# ASSIGNMENT
Copy every line in the records below that contains the word "placement".

START THE DATA

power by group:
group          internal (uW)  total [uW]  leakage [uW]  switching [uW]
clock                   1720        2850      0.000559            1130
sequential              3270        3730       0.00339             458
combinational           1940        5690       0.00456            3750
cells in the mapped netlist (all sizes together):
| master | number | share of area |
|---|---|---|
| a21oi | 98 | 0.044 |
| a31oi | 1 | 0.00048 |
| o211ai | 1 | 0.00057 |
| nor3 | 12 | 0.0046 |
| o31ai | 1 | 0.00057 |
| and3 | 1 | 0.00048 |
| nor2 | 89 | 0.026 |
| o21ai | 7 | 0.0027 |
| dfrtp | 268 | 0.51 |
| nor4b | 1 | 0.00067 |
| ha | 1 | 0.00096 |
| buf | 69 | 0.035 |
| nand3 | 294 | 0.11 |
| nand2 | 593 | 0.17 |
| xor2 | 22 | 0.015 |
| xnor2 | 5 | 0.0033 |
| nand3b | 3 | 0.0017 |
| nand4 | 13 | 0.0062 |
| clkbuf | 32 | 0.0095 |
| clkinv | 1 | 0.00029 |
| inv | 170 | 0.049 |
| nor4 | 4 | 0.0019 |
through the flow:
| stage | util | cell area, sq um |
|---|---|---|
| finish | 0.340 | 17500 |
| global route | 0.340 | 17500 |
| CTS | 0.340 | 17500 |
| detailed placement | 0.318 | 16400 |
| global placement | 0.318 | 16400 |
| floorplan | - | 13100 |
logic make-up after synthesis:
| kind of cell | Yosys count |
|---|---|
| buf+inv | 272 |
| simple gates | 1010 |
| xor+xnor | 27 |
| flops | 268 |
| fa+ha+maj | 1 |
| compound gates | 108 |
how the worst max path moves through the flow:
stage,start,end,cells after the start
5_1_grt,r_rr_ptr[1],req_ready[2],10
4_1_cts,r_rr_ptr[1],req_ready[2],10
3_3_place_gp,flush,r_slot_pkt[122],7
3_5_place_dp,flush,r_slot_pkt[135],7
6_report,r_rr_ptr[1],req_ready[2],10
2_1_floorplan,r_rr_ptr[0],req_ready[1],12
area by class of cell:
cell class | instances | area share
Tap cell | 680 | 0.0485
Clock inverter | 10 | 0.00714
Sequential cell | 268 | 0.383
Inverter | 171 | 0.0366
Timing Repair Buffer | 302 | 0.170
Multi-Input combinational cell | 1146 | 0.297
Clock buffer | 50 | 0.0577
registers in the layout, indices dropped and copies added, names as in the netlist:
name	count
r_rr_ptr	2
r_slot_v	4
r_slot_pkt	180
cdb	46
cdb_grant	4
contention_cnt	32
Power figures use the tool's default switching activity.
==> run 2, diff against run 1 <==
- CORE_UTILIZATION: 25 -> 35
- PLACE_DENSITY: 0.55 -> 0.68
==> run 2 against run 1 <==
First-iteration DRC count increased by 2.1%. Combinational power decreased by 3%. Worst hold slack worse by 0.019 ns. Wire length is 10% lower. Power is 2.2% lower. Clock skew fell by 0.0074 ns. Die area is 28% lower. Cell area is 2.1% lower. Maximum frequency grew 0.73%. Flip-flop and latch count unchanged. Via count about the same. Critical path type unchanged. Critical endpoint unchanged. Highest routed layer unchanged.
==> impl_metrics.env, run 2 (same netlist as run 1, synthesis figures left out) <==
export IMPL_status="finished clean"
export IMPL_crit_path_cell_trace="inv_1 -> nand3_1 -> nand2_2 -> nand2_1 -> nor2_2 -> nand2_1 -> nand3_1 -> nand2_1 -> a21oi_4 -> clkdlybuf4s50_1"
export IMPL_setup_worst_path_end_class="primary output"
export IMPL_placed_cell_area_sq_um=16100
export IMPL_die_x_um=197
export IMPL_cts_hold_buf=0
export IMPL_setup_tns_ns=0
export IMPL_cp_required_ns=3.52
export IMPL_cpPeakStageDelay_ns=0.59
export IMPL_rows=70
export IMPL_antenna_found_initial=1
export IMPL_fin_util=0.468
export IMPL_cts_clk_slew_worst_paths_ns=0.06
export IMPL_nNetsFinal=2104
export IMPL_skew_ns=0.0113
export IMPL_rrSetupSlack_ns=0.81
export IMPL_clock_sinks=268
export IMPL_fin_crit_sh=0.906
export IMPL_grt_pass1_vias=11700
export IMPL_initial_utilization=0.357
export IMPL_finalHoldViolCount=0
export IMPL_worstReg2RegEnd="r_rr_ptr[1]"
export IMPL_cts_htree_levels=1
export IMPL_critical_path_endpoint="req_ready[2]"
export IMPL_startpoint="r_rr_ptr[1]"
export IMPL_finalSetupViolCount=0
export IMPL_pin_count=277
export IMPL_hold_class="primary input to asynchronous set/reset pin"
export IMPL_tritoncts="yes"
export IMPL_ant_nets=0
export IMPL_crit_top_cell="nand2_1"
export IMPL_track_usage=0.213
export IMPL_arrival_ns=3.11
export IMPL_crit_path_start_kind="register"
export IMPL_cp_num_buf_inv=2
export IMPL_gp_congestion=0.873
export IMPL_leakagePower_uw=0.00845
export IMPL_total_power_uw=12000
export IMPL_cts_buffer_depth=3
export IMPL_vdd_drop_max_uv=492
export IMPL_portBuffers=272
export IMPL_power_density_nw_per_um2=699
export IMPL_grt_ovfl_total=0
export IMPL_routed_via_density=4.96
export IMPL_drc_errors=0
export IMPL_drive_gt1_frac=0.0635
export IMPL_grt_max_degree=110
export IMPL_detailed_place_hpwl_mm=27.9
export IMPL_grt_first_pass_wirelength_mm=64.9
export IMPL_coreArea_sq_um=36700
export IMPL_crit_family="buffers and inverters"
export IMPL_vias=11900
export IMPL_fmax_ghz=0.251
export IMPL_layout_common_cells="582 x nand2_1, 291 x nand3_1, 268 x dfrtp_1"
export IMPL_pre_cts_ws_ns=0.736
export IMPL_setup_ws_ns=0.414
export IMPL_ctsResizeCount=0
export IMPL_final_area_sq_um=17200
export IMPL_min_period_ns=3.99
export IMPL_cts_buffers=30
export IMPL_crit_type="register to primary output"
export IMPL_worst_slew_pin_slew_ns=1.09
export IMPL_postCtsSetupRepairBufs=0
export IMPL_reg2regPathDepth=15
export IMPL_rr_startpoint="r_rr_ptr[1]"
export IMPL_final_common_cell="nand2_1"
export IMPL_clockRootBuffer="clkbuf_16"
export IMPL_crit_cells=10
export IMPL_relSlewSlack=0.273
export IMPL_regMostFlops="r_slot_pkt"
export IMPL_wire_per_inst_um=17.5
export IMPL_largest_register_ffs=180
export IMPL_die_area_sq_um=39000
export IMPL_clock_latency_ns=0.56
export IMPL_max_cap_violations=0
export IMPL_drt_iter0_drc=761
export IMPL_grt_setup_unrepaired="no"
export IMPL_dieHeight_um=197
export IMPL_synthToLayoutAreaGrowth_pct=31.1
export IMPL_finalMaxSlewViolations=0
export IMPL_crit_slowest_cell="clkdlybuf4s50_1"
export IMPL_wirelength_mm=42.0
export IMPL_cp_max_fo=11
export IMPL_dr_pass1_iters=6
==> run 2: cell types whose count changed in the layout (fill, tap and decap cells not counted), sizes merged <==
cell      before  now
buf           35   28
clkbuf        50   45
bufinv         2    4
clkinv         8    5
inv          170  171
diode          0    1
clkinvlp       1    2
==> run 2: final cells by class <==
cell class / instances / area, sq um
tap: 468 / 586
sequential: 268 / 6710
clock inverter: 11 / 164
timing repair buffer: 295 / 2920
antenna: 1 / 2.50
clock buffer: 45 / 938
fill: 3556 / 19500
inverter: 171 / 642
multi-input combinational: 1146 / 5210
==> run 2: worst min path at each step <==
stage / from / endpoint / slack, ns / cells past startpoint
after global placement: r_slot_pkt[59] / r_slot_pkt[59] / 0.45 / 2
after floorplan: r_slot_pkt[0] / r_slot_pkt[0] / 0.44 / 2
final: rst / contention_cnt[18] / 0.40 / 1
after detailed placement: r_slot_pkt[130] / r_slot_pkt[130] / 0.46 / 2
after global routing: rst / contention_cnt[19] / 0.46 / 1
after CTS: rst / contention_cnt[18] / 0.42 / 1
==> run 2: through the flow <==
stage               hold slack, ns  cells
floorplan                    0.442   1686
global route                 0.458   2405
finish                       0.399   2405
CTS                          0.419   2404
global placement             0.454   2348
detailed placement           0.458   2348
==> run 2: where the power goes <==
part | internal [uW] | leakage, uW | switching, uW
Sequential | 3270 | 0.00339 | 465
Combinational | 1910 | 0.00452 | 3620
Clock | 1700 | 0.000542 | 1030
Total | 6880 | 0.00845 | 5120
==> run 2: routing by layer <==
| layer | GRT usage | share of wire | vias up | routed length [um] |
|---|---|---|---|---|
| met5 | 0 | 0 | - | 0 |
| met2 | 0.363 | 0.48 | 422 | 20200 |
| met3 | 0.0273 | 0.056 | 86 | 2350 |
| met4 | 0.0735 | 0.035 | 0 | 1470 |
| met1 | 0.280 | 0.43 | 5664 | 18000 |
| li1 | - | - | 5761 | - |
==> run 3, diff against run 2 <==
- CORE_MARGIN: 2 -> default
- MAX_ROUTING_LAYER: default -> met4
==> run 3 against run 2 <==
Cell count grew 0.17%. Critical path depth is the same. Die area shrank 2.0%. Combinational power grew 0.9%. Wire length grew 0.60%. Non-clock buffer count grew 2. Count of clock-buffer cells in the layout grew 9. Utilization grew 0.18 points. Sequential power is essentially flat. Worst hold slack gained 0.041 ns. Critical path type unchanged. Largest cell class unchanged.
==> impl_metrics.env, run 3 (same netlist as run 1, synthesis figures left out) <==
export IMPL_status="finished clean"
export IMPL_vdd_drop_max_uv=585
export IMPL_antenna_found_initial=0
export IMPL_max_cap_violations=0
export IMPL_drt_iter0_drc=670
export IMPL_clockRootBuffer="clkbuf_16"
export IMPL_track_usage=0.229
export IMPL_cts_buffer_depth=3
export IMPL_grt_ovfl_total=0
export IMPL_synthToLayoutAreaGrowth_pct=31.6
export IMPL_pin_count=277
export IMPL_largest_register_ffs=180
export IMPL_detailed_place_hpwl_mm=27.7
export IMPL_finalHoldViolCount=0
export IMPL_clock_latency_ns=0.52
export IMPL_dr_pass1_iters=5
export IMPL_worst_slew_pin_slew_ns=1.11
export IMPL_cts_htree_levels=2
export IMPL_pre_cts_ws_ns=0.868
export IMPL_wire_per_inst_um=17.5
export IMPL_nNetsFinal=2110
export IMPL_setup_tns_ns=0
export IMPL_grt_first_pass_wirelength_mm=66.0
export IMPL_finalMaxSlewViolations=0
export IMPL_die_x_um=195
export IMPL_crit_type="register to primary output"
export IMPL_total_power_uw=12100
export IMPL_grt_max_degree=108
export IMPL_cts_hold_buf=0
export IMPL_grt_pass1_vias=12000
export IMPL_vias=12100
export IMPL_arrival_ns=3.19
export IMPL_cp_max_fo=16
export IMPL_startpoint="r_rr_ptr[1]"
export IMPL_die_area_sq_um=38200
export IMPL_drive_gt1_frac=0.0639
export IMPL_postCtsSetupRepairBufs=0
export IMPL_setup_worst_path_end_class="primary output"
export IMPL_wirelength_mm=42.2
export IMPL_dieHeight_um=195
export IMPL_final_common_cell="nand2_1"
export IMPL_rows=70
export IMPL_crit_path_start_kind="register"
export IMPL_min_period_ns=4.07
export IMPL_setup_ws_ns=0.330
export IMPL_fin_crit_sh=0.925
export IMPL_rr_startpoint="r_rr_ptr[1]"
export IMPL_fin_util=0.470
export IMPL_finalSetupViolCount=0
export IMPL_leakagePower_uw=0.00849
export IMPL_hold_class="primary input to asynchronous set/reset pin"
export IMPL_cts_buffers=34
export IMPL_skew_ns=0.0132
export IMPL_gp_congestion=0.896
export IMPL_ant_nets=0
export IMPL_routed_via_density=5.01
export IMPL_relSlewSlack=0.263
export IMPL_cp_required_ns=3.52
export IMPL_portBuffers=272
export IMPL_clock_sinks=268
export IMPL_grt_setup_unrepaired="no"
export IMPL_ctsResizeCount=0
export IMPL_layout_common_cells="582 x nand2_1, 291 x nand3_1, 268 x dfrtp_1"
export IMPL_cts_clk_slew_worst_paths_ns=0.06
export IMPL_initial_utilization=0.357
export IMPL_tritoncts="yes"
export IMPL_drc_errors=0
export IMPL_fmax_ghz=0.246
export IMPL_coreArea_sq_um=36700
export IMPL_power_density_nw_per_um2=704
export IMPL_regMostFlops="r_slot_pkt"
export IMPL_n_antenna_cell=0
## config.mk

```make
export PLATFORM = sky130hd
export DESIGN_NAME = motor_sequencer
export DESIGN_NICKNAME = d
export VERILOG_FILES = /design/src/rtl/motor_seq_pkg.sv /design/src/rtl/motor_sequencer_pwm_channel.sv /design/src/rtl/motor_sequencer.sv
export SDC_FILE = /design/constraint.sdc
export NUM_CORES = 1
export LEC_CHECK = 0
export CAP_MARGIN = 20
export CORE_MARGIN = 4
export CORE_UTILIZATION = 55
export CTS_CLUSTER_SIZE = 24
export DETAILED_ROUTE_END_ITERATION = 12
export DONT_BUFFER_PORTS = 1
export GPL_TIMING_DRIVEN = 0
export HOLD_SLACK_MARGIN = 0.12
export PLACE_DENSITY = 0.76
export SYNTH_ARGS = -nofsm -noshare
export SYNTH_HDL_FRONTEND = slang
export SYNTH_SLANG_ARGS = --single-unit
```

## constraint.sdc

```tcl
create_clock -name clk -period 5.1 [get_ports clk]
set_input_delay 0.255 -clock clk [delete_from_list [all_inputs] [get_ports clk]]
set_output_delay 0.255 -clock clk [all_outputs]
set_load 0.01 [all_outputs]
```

END THE DATA
START THE DATA

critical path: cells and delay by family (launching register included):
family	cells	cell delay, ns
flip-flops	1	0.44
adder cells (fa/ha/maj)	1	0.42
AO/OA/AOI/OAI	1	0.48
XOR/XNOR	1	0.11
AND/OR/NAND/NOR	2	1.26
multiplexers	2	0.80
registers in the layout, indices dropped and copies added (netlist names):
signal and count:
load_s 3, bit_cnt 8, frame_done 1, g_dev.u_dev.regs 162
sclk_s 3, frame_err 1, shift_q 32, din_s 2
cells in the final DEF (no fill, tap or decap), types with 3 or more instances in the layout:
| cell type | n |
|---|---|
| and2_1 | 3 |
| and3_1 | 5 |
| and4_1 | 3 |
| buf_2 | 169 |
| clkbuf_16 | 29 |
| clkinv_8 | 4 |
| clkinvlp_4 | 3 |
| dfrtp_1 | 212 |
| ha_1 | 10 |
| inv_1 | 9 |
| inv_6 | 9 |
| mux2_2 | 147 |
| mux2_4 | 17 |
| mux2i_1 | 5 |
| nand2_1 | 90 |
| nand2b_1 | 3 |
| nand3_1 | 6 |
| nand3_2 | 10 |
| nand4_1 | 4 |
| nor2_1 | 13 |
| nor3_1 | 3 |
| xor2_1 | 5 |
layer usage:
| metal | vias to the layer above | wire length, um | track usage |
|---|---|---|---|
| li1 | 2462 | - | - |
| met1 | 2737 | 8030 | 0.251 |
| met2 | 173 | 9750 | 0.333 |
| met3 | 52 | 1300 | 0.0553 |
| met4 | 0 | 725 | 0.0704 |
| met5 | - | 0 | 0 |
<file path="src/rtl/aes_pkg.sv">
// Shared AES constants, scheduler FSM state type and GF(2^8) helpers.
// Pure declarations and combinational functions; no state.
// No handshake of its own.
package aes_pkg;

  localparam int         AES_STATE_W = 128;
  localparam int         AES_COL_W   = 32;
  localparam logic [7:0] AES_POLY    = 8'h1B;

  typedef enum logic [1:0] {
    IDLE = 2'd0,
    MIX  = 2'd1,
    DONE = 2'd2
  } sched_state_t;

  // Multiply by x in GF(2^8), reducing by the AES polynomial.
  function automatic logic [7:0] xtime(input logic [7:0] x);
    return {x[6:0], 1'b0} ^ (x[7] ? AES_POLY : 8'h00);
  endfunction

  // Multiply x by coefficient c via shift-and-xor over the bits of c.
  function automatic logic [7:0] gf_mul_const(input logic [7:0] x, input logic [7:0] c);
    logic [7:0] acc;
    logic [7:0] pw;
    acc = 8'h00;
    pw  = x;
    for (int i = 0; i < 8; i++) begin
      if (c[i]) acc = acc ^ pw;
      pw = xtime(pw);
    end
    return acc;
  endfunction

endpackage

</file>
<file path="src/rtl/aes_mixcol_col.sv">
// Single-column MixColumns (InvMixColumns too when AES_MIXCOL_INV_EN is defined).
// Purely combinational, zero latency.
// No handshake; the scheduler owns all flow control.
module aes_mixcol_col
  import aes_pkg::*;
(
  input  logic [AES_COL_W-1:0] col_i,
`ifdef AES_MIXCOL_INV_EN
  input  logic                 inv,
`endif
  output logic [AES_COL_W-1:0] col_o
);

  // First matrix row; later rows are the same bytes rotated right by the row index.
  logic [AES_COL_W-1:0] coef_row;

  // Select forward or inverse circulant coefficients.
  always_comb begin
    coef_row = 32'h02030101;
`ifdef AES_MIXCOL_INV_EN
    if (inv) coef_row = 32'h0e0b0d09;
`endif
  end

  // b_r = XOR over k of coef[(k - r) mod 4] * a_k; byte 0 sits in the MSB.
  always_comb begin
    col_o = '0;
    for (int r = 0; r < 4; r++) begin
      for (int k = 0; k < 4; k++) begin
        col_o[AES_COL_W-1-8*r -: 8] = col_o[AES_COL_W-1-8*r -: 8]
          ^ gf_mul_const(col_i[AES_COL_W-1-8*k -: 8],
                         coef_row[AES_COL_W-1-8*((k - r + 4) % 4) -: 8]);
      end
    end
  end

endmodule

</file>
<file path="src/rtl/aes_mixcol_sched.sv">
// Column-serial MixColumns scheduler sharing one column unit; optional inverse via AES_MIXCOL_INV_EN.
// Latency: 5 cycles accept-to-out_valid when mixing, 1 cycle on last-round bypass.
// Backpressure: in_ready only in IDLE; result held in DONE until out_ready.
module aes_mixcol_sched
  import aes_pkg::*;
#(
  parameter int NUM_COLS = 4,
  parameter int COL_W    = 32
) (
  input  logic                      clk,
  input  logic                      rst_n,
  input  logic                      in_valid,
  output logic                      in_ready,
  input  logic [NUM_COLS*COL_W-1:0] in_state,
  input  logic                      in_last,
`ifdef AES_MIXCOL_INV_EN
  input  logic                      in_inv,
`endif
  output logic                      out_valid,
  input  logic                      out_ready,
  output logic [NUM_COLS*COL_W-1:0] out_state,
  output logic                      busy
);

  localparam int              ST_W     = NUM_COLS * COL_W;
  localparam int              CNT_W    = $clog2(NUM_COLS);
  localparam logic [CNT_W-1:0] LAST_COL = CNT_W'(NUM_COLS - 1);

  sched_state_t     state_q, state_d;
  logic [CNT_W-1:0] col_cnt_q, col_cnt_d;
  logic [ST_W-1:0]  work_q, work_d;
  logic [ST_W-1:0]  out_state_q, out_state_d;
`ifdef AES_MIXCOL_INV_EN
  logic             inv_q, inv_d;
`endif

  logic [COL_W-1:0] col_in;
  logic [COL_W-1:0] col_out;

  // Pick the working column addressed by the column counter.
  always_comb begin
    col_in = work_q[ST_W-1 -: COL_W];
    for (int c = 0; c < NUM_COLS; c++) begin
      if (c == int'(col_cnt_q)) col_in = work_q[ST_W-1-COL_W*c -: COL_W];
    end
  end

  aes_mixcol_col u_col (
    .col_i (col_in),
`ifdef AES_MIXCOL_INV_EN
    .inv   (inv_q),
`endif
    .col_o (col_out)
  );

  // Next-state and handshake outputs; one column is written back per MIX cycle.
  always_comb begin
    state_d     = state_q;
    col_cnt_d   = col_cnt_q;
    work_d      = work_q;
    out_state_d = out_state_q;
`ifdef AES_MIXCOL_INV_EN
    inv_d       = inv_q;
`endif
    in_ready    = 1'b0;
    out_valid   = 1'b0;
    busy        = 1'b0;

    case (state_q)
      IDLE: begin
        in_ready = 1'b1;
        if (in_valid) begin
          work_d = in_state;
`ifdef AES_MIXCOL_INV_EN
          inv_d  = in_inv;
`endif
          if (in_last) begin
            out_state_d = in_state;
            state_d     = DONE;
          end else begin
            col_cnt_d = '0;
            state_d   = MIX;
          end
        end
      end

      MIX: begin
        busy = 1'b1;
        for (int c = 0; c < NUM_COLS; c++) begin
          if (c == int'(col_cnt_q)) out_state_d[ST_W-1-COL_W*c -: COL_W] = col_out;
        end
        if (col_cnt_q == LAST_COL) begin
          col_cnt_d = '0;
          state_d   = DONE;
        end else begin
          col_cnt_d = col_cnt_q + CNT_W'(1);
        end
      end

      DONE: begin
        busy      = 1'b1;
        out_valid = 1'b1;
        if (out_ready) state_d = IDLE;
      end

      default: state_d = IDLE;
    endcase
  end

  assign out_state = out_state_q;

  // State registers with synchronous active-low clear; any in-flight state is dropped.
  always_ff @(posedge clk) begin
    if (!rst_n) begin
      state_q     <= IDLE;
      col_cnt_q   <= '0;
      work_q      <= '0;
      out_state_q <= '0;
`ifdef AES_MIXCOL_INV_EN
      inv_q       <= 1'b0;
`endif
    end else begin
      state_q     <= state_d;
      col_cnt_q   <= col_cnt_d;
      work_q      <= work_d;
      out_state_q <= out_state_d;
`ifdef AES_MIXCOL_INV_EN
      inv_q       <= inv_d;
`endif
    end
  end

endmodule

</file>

END THE DATA

# SOLUTION BELOW
| detailed placement | 0.318 | 16400 |
| global placement | 0.318 | 16400 |
after global placement: r_slot_pkt[59] / r_slot_pkt[59] / 0.45 / 2
after detailed placement: r_slot_pkt[130] / r_slot_pkt[130] / 0.46 / 2
global placement             0.454   2348
detailed placement           0.458   2348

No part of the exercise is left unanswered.